Start of RECORD EXTRACTS
## src/rtl/pci_blank_map.vh

```
// Register offsets, field positions and reset values of the control-input block.
`ifndef PCI_BLANK_MAP_VH
`define PCI_BLANK_MAP_VH

// ----------------------------------------------------------------
// Register byte offsets on the APB bus
// ----------------------------------------------------------------
`define ADDR_CFG_LOW_BASE 8'h00
`define ADDR_CFG_STRIDE 8'h08
`define ADDR_CFG_HIGH_OFS 8'h04
`define ADDR_BLANK_PERIOD 8'h20
`define ADDR_BLANK_EDGE 8'h24
`define ADDR_STATUS 8'h28

// ----------------------------------------------------------------
// Reset values and writable-bit masks
// ----------------------------------------------------------------
`define RESET_REG16 16'h0000
`define MASK_CFG_LOW 16'hff7f
`define MASK_CFG_HIGH 16'hf7ff
`define MASK_BLANK_PERIOD 16'hfff8
`define MASK_BLANK_EDGE 16'h070f

// ----------------------------------------------------------------
// Field positions
// ----------------------------------------------------------------
`define LOW_SW_TERM 7
`define HIGH_BYPASS_EN 15
`define EDGE_OUT_SEL_LSB 8

// ----------------------------------------------------------------
// Timing and build constants
// ----------------------------------------------------------------
`define BLANK_MIN_CLOCKS 16'h0008
`define GEN_PRESENT_MASK 8'h0f

`endif

```

## src/rtl/pci_channel.v

```verilog
// Acceptance, qualifier, latch and termination logic of one control input.
`timescale 1ns/1ps
`default_nettype none

module pci_channel
(
    // Clock and reset.
    input wire pclk,
    input wire presetn,
    // Configuration words.
    input wire [15:0] cfg_low,
    input wire [15:0] cfg_high,
    // Selected raw source and qualifier inputs.
    input wire src,
    input wire end_of_cycle,
    input wire duty_active,
    input wire blank_active,
    input wire gen_triggered,
    input wire gen_out_sel,
    input wire source_eight,
    input wire source_nine,
    input wire [2:0] trigger_event,
    input wire software_terminate,
    // Local control-input result.
    output reg result
);

// Qualifier source mux shared by acceptance and termination qualifiers.
function qual_mux;
    input [2:0] sel;
    input duty, blank, trig, gout, s8, s9;
    begin
        case (sel)
            3'h0: qual_mux = 1'b1;
            3'h1: qual_mux = duty;
            3'h2: qual_mux = blank;
            3'h3: qual_mux = trig;
            3'h4: qual_mux = gout;
            3'h5: qual_mux = s8;
            3'h6: qual_mux = s9;
            default: qual_mux = 1'b0;
        endcase
    end
endfunction

wire sw_bit = cfg_high[7];
wire [1:0] sw_mode = cfg_high[6:5];
wire [2:0] acceptance_criteria = cfg_high[10:8];
reg held; // Source sampled at end of cycle.
reg acc_prev; // Conditioned source one clock ago.
reg latch; // Set-reset latch of the latched modes.
reg pend; // Termination waiting for end of cycle.
reg next_result;
reg next_latch;
reg term_evt;

// Source optionally held to the end of the PWM cycle, then optionally inverted.
wire cond = (cfg_low[6] ? held : src) ^ cfg_low[5];
// The software bit is ORed in so a reset config leaves the source live.
wire acc_in = cond | (sw_mode == 2'b00 & sw_bit);
wire aq = (qual_mux(cfg_low[10:8], duty_active, blank_active, gen_triggered,
    gen_out_sel, source_eight, source_nine) ^ cfg_low[11])
    | (sw_mode == 2'b01 & sw_bit);
wire tq = (qual_mux(cfg_high[2:0], duty_active, blank_active, gen_triggered,
    gen_out_sel, source_eight, source_nine) ^ cfg_high[3])
    | (sw_mode == 2'b10 & sw_bit);
wire rise = acc_in & ~acc_prev;
wire any_edge = acc_in ^ acc_prev;
wire term_q = term_evt & tq;
// Immediate or end-of-cycle termination of a latched input.
wire term_fire = cfg_low[15] ? term_q : end_of_cycle & (pend | term_q);

// Termination event selection.
always @*
begin
    case (cfg_low[14:12])
        3'h0: term_evt = software_terminate;
        3'h1: term_evt = acc_prev & ~acc_in;
        3'h2: term_evt = trigger_event[0];
        3'h3: term_evt = trigger_event[1];
        3'h4: term_evt = trigger_event[2];
        3'h5: term_evt = gen_out_sel;
        3'h6: term_evt = source_eight;
        default: term_evt = source_nine;
    endcase
end

// Acceptance decode and latch dominance.
always @*
begin
    next_latch = 1'b0;
    next_result = 1'b0;
    case (acceptance_criteria)
        3'h0: next_result = acc_in & aq;
        3'h1: next_result = rise & aq;
        3'h2: next_result = any_edge & aq;
        3'h3, 3'h4, 3'h5:
        begin
            if (cfg_high[4])
                next_latch = term_fire ? 1'b0 : (set_in(acceptance_criteria) | latch);
            else
                next_latch = set_in(acceptance_criteria) | (latch & ~term_fire);
            next_result = next_latch;
        end
        default: next_result = 1'b0;
    endcase
end

// Set input of the latch for each latched mode.
function set_in;
    input [2:0] mode;
    begin
        set_in = (mode == 3'h3) ? acc_in & aq :
            (mode == 3'h4) ? rise & aq : any_edge & aq;
    end
endfunction

// State registers.
always @(posedge pclk or negedge presetn)
begin
    if (!presetn)
    begin
        held <= 1'b0;
        acc_prev <= 1'b0;
        latch <= 1'b0;
        pend <= 1'b0;
        result <= 1'b0;
    end
    else
    begin
        if (end_of_cycle)
            held <= src;
        acc_prev <= acc_in;
        latch <= next_latch;
        pend <= ~end_of_cycle & (pend | term_q);
        result <= next_result;
    end
end

endmodule // pci_channel

`default_nettype wire

```

## src/rtl/blank_timer.v

```verilog
// Leading-edge blanking counter triggered by chosen output edges.
`timescale 1ns/1ps
`default_nettype none
`include "pci_blank_map.vh"

module blank_timer
(
    // Clock and reset.
    input wire pclk,
    input wire presetn,
    // Own generator outputs and configuration.
    input wire high_side_output,
    input wire low_side_output,
    input wire [3:0] edge_enable,
    input wire [15:0] period,
    // Blanking status.
    output reg blank_active
);

reg prev_high; // High side one clock ago.
reg prev_low; // Low side one clock ago.
reg [15:0] count; // Clocks of blanking still to run.

// Enabled edges: bit 3 high rise down to bit 0 low fall.
wire trig = |(edge_enable & {high_side_output & ~prev_high,
    ~high_side_output & prev_high, low_side_output & ~prev_low,
    ~low_side_output & prev_low});
// Three low bits dropped; zero upper field still blanks eight clocks.
wire [15:0] load = (period[15:3] == 13'h0000) ? `BLANK_MIN_CLOCKS :
    {period[15:3], 3'b000};

// Counter restarts on any enabled edge and runs down to zero.
always @(posedge pclk or negedge presetn)
begin
    if (!presetn)
    begin
        prev_high <= 1'b0;
        prev_low <= 1'b0;
        count <= 16'h0000;
        blank_active <= 1'b0;
    end
    else
    begin
        prev_high <= high_side_output;
        prev_low <= low_side_output;
        if (trig)
        begin
            count <= load;
            blank_active <= 1'b1;
        end
        else if (count != 16'h0000)
        begin
            count <= count - 16'h0001;
            blank_active <= (count != 16'h0001);
        end
    end
end

endmodule // blank_timer

`default_nettype wire

```

## src/rtl/pwm_control_input_blanking.v

```verilog
// Control-input conditioning and blanking for one PWM generator, with APB registers.
//
// Register access over APB and the register addresses were left to the implementer.
`timescale 1ns/1ps
`default_nettype none
`include "pci_blank_map.vh"

// Contract
// - Four instances: fault, limit, feed-forward, sync.
// - Five-bit source select: zero, mux, combos, inputs.
// - Bypass uses chosen generator's control-input result.
// - Bypass codes pick generators one to eight.
// - Absent generator selections return zero.
// - Acceptance: level, edges, latched variants decode.
// - Software bit drives the selected logic point.
// - Software mode routes to acceptance or qualifiers.
// - Latch mode picks reset or set dominance.
// - Termination qualifier has optional inverter.
// - Termination qualifier source eight-way decode.
// - Blanking period ignores three low bits.
// - Zero period field gives eight clock blanking.
// - Blanking low three bits read zero.
// - Selector offers generator output as source one.
// - Four enables choose blanking restart edges.
// - Selected generator output never touches blanking.
// - Manual and auto termination selections.
// - Optional sync of source to cycle end.
// - Latched termination immediate or at cycle end.
// - Source polarity inverter before acceptance.
module pwm_control_input_blanking
(
    // Clock and reset.
    input wire pclk,
    input wire presetn,
    // APB slave.
    input wire psel,
    input wire penable,
    input wire pwrite,
    input wire [7:0] paddr,
    input wire [31:0] pwdata,
    output reg [31:0] prdata,
    output wire pready,
    output wire pslverr,
    // Asynchronous pins: dedicated, remappable, comparators.
    input wire [3:0] device_pin,
    input wire [10:0] remappable_input,
    input wire [2:0] comparator,
    // On-chip sources in the generator clock domain.
    input wire [1:0] combo_trigger,
    input wire [3:0] pwm_event,
    input wire configurable_logic_cell_one,
    input wire [7:0] generator_outputs,
    input wire [31:0] peer_results,
    // Own generator status.
    input wire high_side_output,
    input wire low_side_output,
    input wire duty_active,
    input wire generator_triggered,
    input wire end_of_cycle,
    input wire [2:0] trigger_event,
    input wire source_eight,
    input wire source_nine,
    // Results.
    output reg [3:0] control_active,
    output wire [3:0] local_result,
    output wire blanking_active
);

// ----------------------------------------------------------------
// Register storage
// ----------------------------------------------------------------

reg [15:0] cfg_low [0:3]; // Low configuration word per instance.
reg [15:0] cfg_high [0:3]; // High configuration word per instance.
reg [15:0] blanking_period; // Blanking length, low bits kept zero.
reg [15:0] blank_edge_sel; // Output select and edge enables.
reg [3:0] sw_term_pulse; // One-clock software terminate strobes.
reg [31:0] next_prdata;
reg addr_ok;

// ----------------------------------------------------------------
// APB decode
// ----------------------------------------------------------------

// Zero wait states: read data is captured in the setup cycle, so the
// access phase can answer at once while prdata still comes from a flop.
assign pready = 1'b1;
wire access = psel & penable;
wire do_write = access & pwrite;
assign pslverr = access & ~addr_ok;

// Instance index and word half from the address.
wire [1:0] inst = paddr[4:3];
wire is_high = paddr[2];

// Status word shows the block's own live state.
wire [31:0] status_word = {23'h000000, blanking_active,
    local_result, control_active};

// Address decode and read mux.
always @*
begin
    addr_ok = 1'b1;
    next_prdata = 32'h00000000;
    if (paddr[1:0] != 2'b00)
        addr_ok = 1'b0;
    else if (paddr < `ADDR_BLANK_PERIOD)
    begin
        // Software terminate bit is write-only and reads back zero.
        if (is_high)
            next_prdata = {16'h0000, cfg_high[inst]};
        else
            next_prdata = {16'h0000, cfg_low[inst]};
    end
    else if (paddr == `ADDR_BLANK_PERIOD)
        next_prdata = {16'h0000, blanking_period};
    else if (paddr == `ADDR_BLANK_EDGE)
        next_prdata = {16'h0000, blank_edge_sel};
    else if (paddr == `ADDR_STATUS)
        next_prdata = status_word;
    else
        addr_ok = 1'b0;
end

// Read data register, loaded in the setup cycle.
always @(posedge pclk or negedge presetn)
begin
    if (!presetn)
        prdata <= 32'h00000000;
    else if (psel & ~penable & ~pwrite)
        prdata <= next_prdata;
end

// ----------------------------------------------------------------
// Register writes
// ----------------------------------------------------------------

// One process per instance keeps each array entry single-driven.
genvar gi;
generate
    for (gi = 0; gi < 4; gi = gi + 1)
    begin : g_cfg
        wire hit = do_write & (paddr < `ADDR_BLANK_PERIOD)
            & (paddr[1:0] == 2'b00) & (inst == gi);
        // Config words; reserved bits and the terminate strobe not stored.
        always @(posedge pclk or negedge presetn)
        begin
            if (!presetn)
            begin
                cfg_low[gi] <= `RESET_REG16;
                cfg_high[gi] <= `RESET_REG16;
                sw_term_pulse[gi] <= 1'b0;
            end
            else
            begin
                sw_term_pulse[gi] <= hit & ~is_high
                    & pwdata[`LOW_SW_TERM];
                if (hit & is_high)
                    cfg_high[gi] <= pwdata[15:0] & `MASK_CFG_HIGH;
                else if (hit)
                    cfg_low[gi] <= pwdata[15:0] & `MASK_CFG_LOW;
            end
        end
    end
endgenerate

// Blanking registers; low period bits are forced to zero on write.
always @(posedge pclk or negedge presetn)
begin
    if (!presetn)
    begin
        blanking_period <= `RESET_REG16;
        blank_edge_sel <= `RESET_REG16;
    end
    else if (do_write & (paddr == `ADDR_BLANK_PERIOD))
        blanking_period <= pwdata[15:0] & `MASK_BLANK_PERIOD;
    else if (do_write & (paddr == `ADDR_BLANK_EDGE))
        blank_edge_sel <= pwdata[15:0] & `MASK_BLANK_EDGE;
end

// ----------------------------------------------------------------
// Pin synchronisers
// ----------------------------------------------------------------

reg [17:0] pin_meta; // First stage, read only by the second.
reg [17:0] pin_sync; // Second stage, safe for logic.

// Two flops on every asynchronous input. This adds two clocks of
// latency to pin and comparator sources, traded for metastability.
always @(posedge pclk or negedge presetn)
begin
    if (!presetn)
    begin
        pin_meta <= 18'h00000;
        pin_sync <= 18'h00000;
    end
    else
    begin
        pin_meta <= {comparator, device_pin, remappable_input};
        pin_sync <= pin_meta;
    end
end

// ----------------------------------------------------------------
// Generator output selector
// ----------------------------------------------------------------

wire [7:0] present = `GEN_PRESENT_MASK;
wire [2:0] out_sel = blank_edge_sel[`EDGE_OUT_SEL_LSB +: 3];
// Feeds only the control inputs, never the blanking counter.
wire gen_out_sel = generator_outputs[out_sel] & present[out_sel];

// ----------------------------------------------------------------
// Source vector indexed by the five-bit source select
// ----------------------------------------------------------------

// Reserved codes stay tied low.
wire [31:0] src_vec = {configurable_logic_cell_one, 1'b0,
    pin_sync[17:15], pwm_event, pin_sync[14:11], pin_sync[10:0],
    4'h0, combo_trigger, gen_out_sel, 1'b0};

// ----------------------------------------------------------------
// Leading-edge blanking
// ----------------------------------------------------------------

blank_timer u_blank
(
    .pclk(pclk),
    .presetn(presetn),
    .high_side_output(high_side_output),
    .low_side_output(low_side_output),
    .edge_enable(blank_edge_sel[3:0]),
    .period(blanking_period),
    .blank_active(blanking_active)
);

// ----------------------------------------------------------------
// Four control-input instances
// ----------------------------------------------------------------

// Index 0 fault, 1 current limit, 2 feed-forward, 3 sync.
genvar ci;
generate
    for (ci = 0; ci < 4; ci = ci + 1)
    begin : g_pci
        wire [15:0] lo = cfg_low[ci];
        wire [15:0] hi = cfg_high[ci];
        wire [2:0] bp_sel = hi[14:12];
        // Peer result of the same instance kind in the chosen generator.
        wire peer = peer_results[{bp_sel, 2'b00} + ci] & present[bp_sel];

        pci_channel u_chan
        (
            .pclk(pclk),
            .presetn(presetn),
            .cfg_low(lo),
            .cfg_high(hi),
            .src(src_vec[lo[4:0]]),
            .end_of_cycle(end_of_cycle),
            .duty_active(duty_active),
            .blank_active(blanking_active),
            .gen_triggered(generator_triggered),
            .gen_out_sel(gen_out_sel),
            .source_eight(source_eight),
            .source_nine(source_nine),
            .trigger_event(trigger_event),
            .software_terminate(sw_term_pulse[ci]),
            .result(local_result[ci])
        );

        // Bypass swaps the local result for the peer's; registered so the
        // output is glitch free, at the cost of one clock of latency.
        always @(posedge pclk or negedge presetn)
        begin
            if (!presetn)
                control_active[ci] <= 1'b0;
            else if (hi[`HIGH_BYPASS_EN])
                control_active[ci] <= peer;
            else
                control_active[ci] <= local_result[ci];
        end
    end
endgenerate

endmodule // pwm_control_input_blanking

`default_nettype wire

```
End of RECORD EXTRACTS
__WORK REQUEST__
Out of the entries, report each line that contains the word "pend".

__TASK SOLUTION__
reg pend; // Termination waiting for end of cycle.
wire term_fire = cfg_low[15] ? term_q : end_of_cycle & (pend | term_q);
        pend <= 1'b0;
        pend <= ~end_of_cycle & (pend | term_q);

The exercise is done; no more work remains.